Biological rhythms, including cycles related to sleep and wakefulness, mood, and cognitive performance, are synchronized with the body's internal circadian clock.[6] The best way to observe the workings of this clock is to experimentally deprive individuals of external cues like light and social interaction and allow the body to experience a "free-running" environment – that is, one in which there are no zeitgebers to influence the body's rhythms.[6] Under these circumstances, the circadian clock alone modulates the body's biological rhythms.[6] Normally however, external cues like light-dark cycles and social interactions also exert an influence on the body's rhythms. These zeitgebers do so by alerting individuals to changes in the likelihood of possible rewards or threats in the environment, or allow individuals to anticipate predictable changes in their environment. For example, mice, which are prey organisms, are inactive during the day to avoid predation from predators, which are more active during the day. There is also increased competition for resources during the day, so mice will start to become active as night approaches to both successfully obtain resources for survival and avoid predation.

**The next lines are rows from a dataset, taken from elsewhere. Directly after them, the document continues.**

File: src/rtl/sentinel_attempt_ctrl.sv
// Attempt sequencer and brute-force throttle in front of the Sentinel key comparator.
// Optional build macro SENTINEL_BACKOFF_EN: each lockout doubles in length, up to 8x.
module sentinel_attempt_ctrl #(
    parameter logic [7:0] KEY            = 8'hB6,
    parameter int         MAX_FAILS      = 3,
    parameter int         LOCKOUT_CYCLES = 16
) (
    input  logic       clk,
    input  logic       rst_n,
    input  logic       ena,
    input  logic [7:0] key_in,
    input  logic       submit,
    input  logic       relock,
    output logic       grant,
    output logic       reject,
    output logic       verified,
    output logic       lockout,
    output logic       fault,
    output logic [3:0] fail_cnt
);

    typedef enum logic [7:0] {
        S_IDLE    = 8'hA5,
        S_CHECK   = 8'h3C,
        S_GRANTED = 8'h5A,
        S_LOCKOUT = 8'hC3,
        S_FAULT   = 8'h00
    } state_e;

`ifdef SENTINEL_BACKOFF_EN
    localparam int TMR_W = 18;
`else
    localparam int TMR_W = 16;
`endif

    localparam logic [4:0] MAX_F = 5'(MAX_FAILS);

    // Plain vector rather than the enum type so any bit pattern, legal or not, can be held.
    (* keep = "true" *) logic [7:0] state_q;
    logic [7:0]       state_d;
    logic             submit_q;
    logic [7:0]       key_q, key_d;
    logic [3:0]       fail_q, fail_d;
    logic [TMR_W-1:0] timer_q, timer_d;
    logic             grant_q, grant_d;
    logic             reject_q, reject_d;
    logic             edge_det;
    logic             fail_last;

`ifdef SENTINEL_BACKOFF_EN
    logic [1:0] level_q, level_d;

    function automatic logic [1:0] sat_inc2(input logic [1:0] v);
        return (v == 2'd3) ? 2'd3 : v + 2'd1;
    endfunction

    function automatic logic [TMR_W-1:0] lock_load(input logic [1:0] lvl);
        return TMR_W'((int unsigned'(LOCKOUT_CYCLES) << lvl) - 32'd1);
    endfunction
`else
    function automatic logic [TMR_W-1:0] lock_load();
        return TMR_W'(LOCKOUT_CYCLES - 1);
    endfunction
`endif

    assign edge_det  = submit & ~submit_q;
    assign fail_last = ({1'b0, fail_q} + 5'd1) == MAX_F;

    always_comb begin
        state_d  = state_q;
        key_d    = key_q;
        fail_d   = fail_q;
        timer_d  = timer_q;
        grant_d  = 1'b0;
        reject_d = 1'b0;
`ifdef SENTINEL_BACKOFF_EN
        level_d  = level_q;
`endif
        case (state_q)
            S_IDLE: begin
                if (edge_det) begin
                    key_d   = key_in;
                    state_d = S_CHECK;
                end
            end
            S_CHECK: begin
                if (key_q == KEY) begin
                    state_d = S_GRANTED;
                    fail_d  = 4'd0;
                    grant_d = 1'b1;
`ifdef SENTINEL_BACKOFF_EN
                    level_d = 2'd0;
`endif
                end else if (fail_last) begin
                    // The failure that trips the lockout is signalled by lockout, not by reject.
                    state_d = S_LOCKOUT;
                    fail_d  = 4'd0;
`ifdef SENTINEL_BACKOFF_EN
                    timer_d = lock_load(level_q);
                    level_d = sat_inc2(level_q);
`else
                    timer_d = lock_load();
`endif
                end else begin
                    state_d  = S_IDLE;
                    fail_d   = fail_q + 4'd1;
                    reject_d = 1'b1;
                end
            end
            S_GRANTED: begin
                if (relock) begin
                    state_d = S_IDLE;
                end
            end
            S_LOCKOUT: begin
                if (timer_q == '0) begin
                    state_d = S_IDLE;
                end else begin
                    timer_d = timer_q - TMR_W'(1);
                end
            end
            S_FAULT: begin
                state_d = S_FAULT;
            end
            default: begin
                state_d = S_FAULT;
            end
        endcase
    end

    always_ff @(posedge clk) begin
        if (!rst_n) begin
            state_q  <= S_IDLE;
            submit_q <= 1'b0;
            key_q    <= 8'h00;
            fail_q   <= 4'd0;
            timer_q  <= '0;
            grant_q  <= 1'b0;
            reject_q <= 1'b0;
`ifdef SENTINEL_BACKOFF_EN
            level_q  <= 2'd0;
`endif
        end else begin
            grant_q  <= ena & grant_d;
            reject_q <= ena & reject_d;
            if (ena) begin
                state_q  <= state_d;
                submit_q <= submit;
                key_q    <= key_d;
                fail_q   <= fail_d;
                timer_q  <= timer_d;
`ifdef SENTINEL_BACKOFF_EN
                level_q  <= level_d;
`endif
            end
        end
    end

    assign grant    = grant_q;
    assign reject   = reject_q;
    assign verified = (state_q == S_GRANTED);
    assign lockout  = (state_q == S_LOCKOUT);
    // Anything that is not one of the four working encodings reads as a fault.
    assign fault    = !((state_q == S_IDLE) || (state_q == S_CHECK) ||
                        (state_q == S_GRANTED) || (state_q == S_LOCKOUT));
    assign fail_cnt = fail_q;

endmodule

File: config.mk
export PLATFORM = sky130hd
export DESIGN_NAME = sentinel_attempt_ctrl
export DESIGN_NICKNAME = d
export VERILOG_FILES = /design/src/rtl/sentinel_attempt_ctrl.sv
export SDC_FILE = /design/constraint.sdc
export NUM_CORES = 1
export LEC_CHECK = 0
export ABC_AREA = 0
export BUFFER_PORTS_ARGS = -buffer_cell sky130_fd_sc_hd__clkbuf_2
export CORE_MARGIN = 5
export CORE_UTILIZATION = 61
export DETAILED_ROUTE_END_ITERATION = 12
export HOLD_SLACK_MARGIN = 0.06
export PLACE_DENSITY = 0.83
export SLEW_MARGIN = 30
export SYNTH_ARGS = -nofsm -noshare
export SYNTH_HDL_FRONTEND = slang
export SYNTH_SLANG_ARGS = --single-unit
File: constraint.sdc
create_clock -name clk -period 4.75 [get_ports clk]
set_clock_uncertainty 0.15 [all_clocks]
set_input_delay 0.7125 -clock clk [delete_from_list [all_inputs] [get_ports clk]]
set_output_delay 0.7125 -clock clk [all_outputs]
set_load 0.005 [all_outputs]
# Yosys cells after proc, flatten, opt, wreduce, memory -nomap -nowiden
# Cells that the tools add are included.
[classes] n_addsub=3 n_eq_ne=12 muxes=17 n_bitwise=4 reduce_logical=10
[op_table] op="$mux 16" n=3
[op_table] op="$mux 8" n=4
[op_table] op="$pmux 16 s2" n=1
[op_table] op="$pmux 8 s4" n=1
[op_table] op="$eq 8x8->1 const B" n=3
[op_table] op="$logic_not 16->1" n=1
[op_table] op="$sub 16x1->16 const B" n=1
[op_table] op="$ne 2x2->1 const B" n=5
[op_table] op="$eq 8x6->1 const B" n=1
[op_table] op="$eq 8x7->1 const B" n=1
[op_table] op="$mux 4" n=2
[op_table] op="$mux 7" n=1
[op_table] op="$add 4x1->5 const B" n=1
[op_table] op="$eq 5x2->1 const B" n=1
[op_table] op="$mux 1" n=5
[op_table] op="$reduce_and 5->1" n=1
[op_table] op="$add 4x1->4 const B" n=1
[op_table] op="$reduce_and 4->1" n=1
[op_table] op="$and 1x1->1" n=3
[op_table] op="$logic_or 1x1->1" n=3
[op_table] op="$reduce_and 3->1" n=1
[op_table] op="$ne 2x1->1 const B" n=1
[op_table] op="$reduce_and 2->1" n=1
[op_table] op="$reduce_bool 2->1" n=1
[op_table] op="other kinds (2)" n=2
[totals] regBits=39 inputBits=13 output_inout_bits=9 word_cells=53

# Longest topological paths before layout
[depth] depth_word=6 ltp_mapped=8

# Worst setup path before layout
# Ideal clock, no wire load.
[synth_timing] path_type="reg-to-reg" startpoint="register timer_q[6]" endpoint="register timer_q[13]" setup_ps=70 t_arrival_ps=2092 t_required_ps=4530 slack_ps=2437 stages_incl_launch_ff=6 path_buffers=0 cell_sequence="dfxtp_1 > or4_1 > or3_1 > or4_1 > or3_1 > a21oi_1"
[synth_between] elab_chain_cells=3 word_cells_on_any_way=6
[synth_rtl] element="from (decl)" line="44" rtl="logic [TMR_W-1:0] timer_q, timer_d;"
[synth_rtl] element="from (signal assigned)" line="151" rtl="timer_q <= timer_d;"
[synth_rtl] element="$sub 16x1->16 / $logic_not 16->1 (equally long branches)" line="119, 116"
[synth_rtl] element="$mux 16 / $ne 2x2->1 (equally long branches)"
[synth_rtl] element="$pmux 16 s2 / $reduce_and 5->1 (equally long branches)"
# Parallel ways exist; a longest one is shown, timed or not. The select of a mux whose other input is x is not followed.
# A chain may end at the register's enable or synchronous reset.

# Worst setup path in the final report
[layout_timing] startpoint="register state_q[6]" endpoint="output port verified"
[layout_between] elab_chain_cells=1
[layout_rtl] element="from (decl)" line="39" rtl="(* keep = \"true\" *) logic [7:0] state_q;"
[layout_rtl] element="from (signal assigned)" line="147" rtl="state_q <= state_d;"
[layout_rtl] element="$eq 8x7->1" line="161" rtl="assign verified = (state_q == S_GRANTED);"
[layout_rtl] element="to (decl)" line="16" rtl="output logic verified,"
# Every way passes these cells.

==> metrics.log <==
[metrics] run status: complete, no violations
[metrics] filler cell count: 226
[metrics] GR Overflow Total: 0
[metrics] count of standard-cell rows: 19
[metrics] number of maximum-capacitance violations: 0
[metrics] half-perimeter wire length after detailed placement: 2.78 mm
[metrics] clock-pin transition on the worst setup and hold timing paths: 0.12 ns
[metrics] time the final worst path needs with I/O delays and setup: 2.53 ns
[metrics] Sequential Power Share: 59.4%
[metrics] number of nets in the finished design: 240
[metrics] Final Setup Violations: 0
[metrics] Max-Slew Margin vs Limit: 51.3%
[metrics] Total Wirelength: 3.83 mm
[metrics] initial antenna violation count: 0
[metrics] global-route wire length before repair: 6.60 mm
[metrics] Syn. warnings: 0
[metrics] Post-Route Utilization: 69.9%
[metrics] area growth from synthesis to layout: 11.3%
[metrics] Mapped Avg Cell Area: 8.63 um^2
[metrics] core area: 2730 um^2
[metrics] Post-route DRC: 0
[metrics] clock tree from TritonCTS: yes
[metrics] number of buffers created by CTS: 5
[metrics] count of buffer and inverter cells on the critical path: 1
[metrics] CP max stage delay: 0.68 ns
[metrics] Initial Utilization: 62.8%
[metrics] sum of negative setup slack: 0 ns
[metrics] Switching Share: 26.5%
[metrics] Tcrit/Tclk final: 53.2%
[metrics] First DRT Iteration DRCs: 99
[metrics] I/O pin count: 22
[metrics] H-tree depth: 2
[metrics] insertion delay to the later sink of the worst-skew pair: 0.36 ns
[metrics] maximum operating frequency: 395 MHz
[metrics] required time at the endpoint of the critical path: 3.89 ns
[metrics] clock sink count: 35
[metrics] proportion of power drawn by combinational gates: 10.1%
[metrics] number of failing hold endpoints at the final stage: 0
[metrics] Chip Height: 63.1 um
[metrics] number of gates given a new drive strength after cts: 0
[metrics] clock network fraction of design power: 30.5%
[metrics] unrepaired setup endpoints after global routing: no
[metrics] via count of the first global-routing pass: 1495
[metrics] number of standard cells in the final layout excluding fillers: 255
[metrics] peak supply drop: 336 uV
[metrics] maximum number of pins on one net before global-route repair: 28
[metrics] Mapped Area: 1720 um^2
[metrics] 1st-pass router iterations: 4
[metrics] Placed Cells: 247
[metrics] diode count: 0
[metrics] Buffers on Ports: 21
[metrics] die outline width: 63.1 um
[metrics] leakage component of the power: 0.000749 uW
[metrics] global-route usage over all layers: 20.4%
[metrics] max-slew violation total from the final report: 0
[metrics] CTS hold repair buffers: 0
[metrics] Power Internal: 381 uW
[metrics] total net switching power: 138 uW
[metrics] via count normalized by instance count: 6.21
[metrics] detailed-route via count: 1584
[metrics] worst setup path category: reg2out
[metrics] number of instances in the synthesized netlist: 199
[metrics] routability cong.: 0.860
[metrics] fraction of final layout cells with drive strength greater than 1: 17.0%
[metrics] maximum fanout along the worst path: 6
[metrics] WL per Instance: 15.0 um
[metrics] pwr dens: 271 nW/um^2
[metrics] antenna-violating nets left: 0
[metrics] worst min-delay path class: reg2reg
[metrics] worst slew pin tran: 0.721 ns
[metrics] setup bufs post-CTS: 0
[metrics] cell breakdown of the critical path: nor4bb_1 -> clkbuf_2
[metrics] Critical Path Sink Type: primary output
[metrics] startpoint kind of the worst setup timing path: flip-flop
[metrics] cell with the largest stage delay on the worst path: nor4bb_1
[metrics] WP data arrival: 1.67 ns
[metrics] nets in the synthesized netlist: 216
[metrics] CTS root buf: clkbuf_4
[metrics] buffers from clock root to sink, at most: 2
[metrics] Total Die Area: 3980 um^2
[metrics] Top Family by Delay on Critical Path: simple AND/OR/NAND/NOR gates
-- layer usage --
metal	up-vias	wire [um]	global-route usage [%]
li1	795	-	-
met1	738	1670	24.3
met2	40	1880	33.5
met3	11	202	6.93
met4	0	80	7.96
met5	-	0	0
-- tightest hold or removal path: stages (launching register included) --
cell     delay [ns]
dfxtp_1        0.34
o21ai_0        0.07
a21oi_1        0.06
-- power groups by stage --
stage	combinational [uW]	clock, uW	sequential (uW)
finish	52.3	158	308
global route	58.8	178	309
CTS	52.1	164	308
detailed placement	51.7	0	315
global placement	49.8	0	314
floorplan	35.9	0	313
-- cell type report --
class	instances	area, um^2	area share, %
repair buffers	24	128	6.68
clock inverters	2	12.5	0.654
well taps	31	38.8	2.03
flip-flops and latches	35	701	36.6
inverters	6	22.5	1.18
clock buffers	6	41.3	2.16
multi-input cells	151	968	50.7
-- worst paths after layout --
check	startpoint	to	slack, ns	cells after the start
hold / removal	timer_q[13]$_SDFFE_PN0P_	timer_q[13]$_SDFFE_PN0P_	0.35	2
hold reg to reg	timer_q[13]$_SDFFE_PN0P_	timer_q[13]$_SDFFE_PN0P_	0.35	2
setup / recovery	state_q[6]$_SDFFE_PN0P_	verified	2.22	2
setup reg to reg	timer_q[6]$_SDFFE_PN0P_	timer_q[13]$_SDFFE_PN0P_	2.32	5
-- through the flow --
stage	worst slack, ns	hold slack [ns]	total power [uW]	cell area, um^2
CTS	2.25	0.357	524	1910
global route	2.16	0.390	547	1910
floorplan	2.44	0.301	349	1720
detailed placement	2.35	0.339	367	1860
global placement	2.40	0.315	364	1860
finish	2.22	0.352	519	1910
-- registers in the layout, indices dropped and copies added (netlist names) --
| signal | count |
|---|---|
| timer_q | 16 |
| key_q | 8 |
| fail_cnt | 4 |
| state_q | 4 |
| grant | 1 |
| reject | 1 |
| submit_q | 1 |
-- cell usage in the layout (no fill, tap or decap), types with 3 or more instances in the layout --
master / instances
nor4_1: 4
mux2i_1: 9
nor4bb_1: 4
a21oi_1: 21
dfxtp_1: 35
or3_1: 11
o31ai_1: 5
nand2_1: 9
nor2_1: 17
buf_4: 3
clkbuf_2: 21
o21ai_0: 13
nand2b_1: 4
or4_1: 8
nand3_1: 11
inv_1: 5
a21boi_0: 3
ha_1: 4
clkbuf_4: 5
Note: power is estimated with default switching activity, not from simulation.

Early research into circadian rhythms demonstrated that, when humans are without zeitgebers, or in constant lighting conditions, they have a "free running" period of 24.9 hours.[7] In this experiment, humans were in an underground, sound-proof bunker where the lights were continuously on. The subjects prepared their own meals and took their own samples, so there were no social interaction cues either. Humans therefore adjust from 24.9 hr internal rhythm to the 24-hour day.

There are many different zeitgebers, and their relative influence on an individual at any given time depends on a number of factors, time of day the zeitgeber is presented and the intensity of that zeitgeber. For example, Jürgen Aschoff showed that individuals can compensate for the absence of some zeitgebers like natural light by attending to social zeitgebers instead. Specifically, individuals placed in total darkness for four days did not differ on a variety of measures, including body temperature and various psychomotor tasks like time estimation and finger tapping, from individuals placed in an artificial light-dark environment when both groups were given the same strict time schedule.[8] Researchers concluded that social zeitgebers, like meal times and interactions with other people, can entrain biological rhythms in ways similar to those of other common zeitgebers like light.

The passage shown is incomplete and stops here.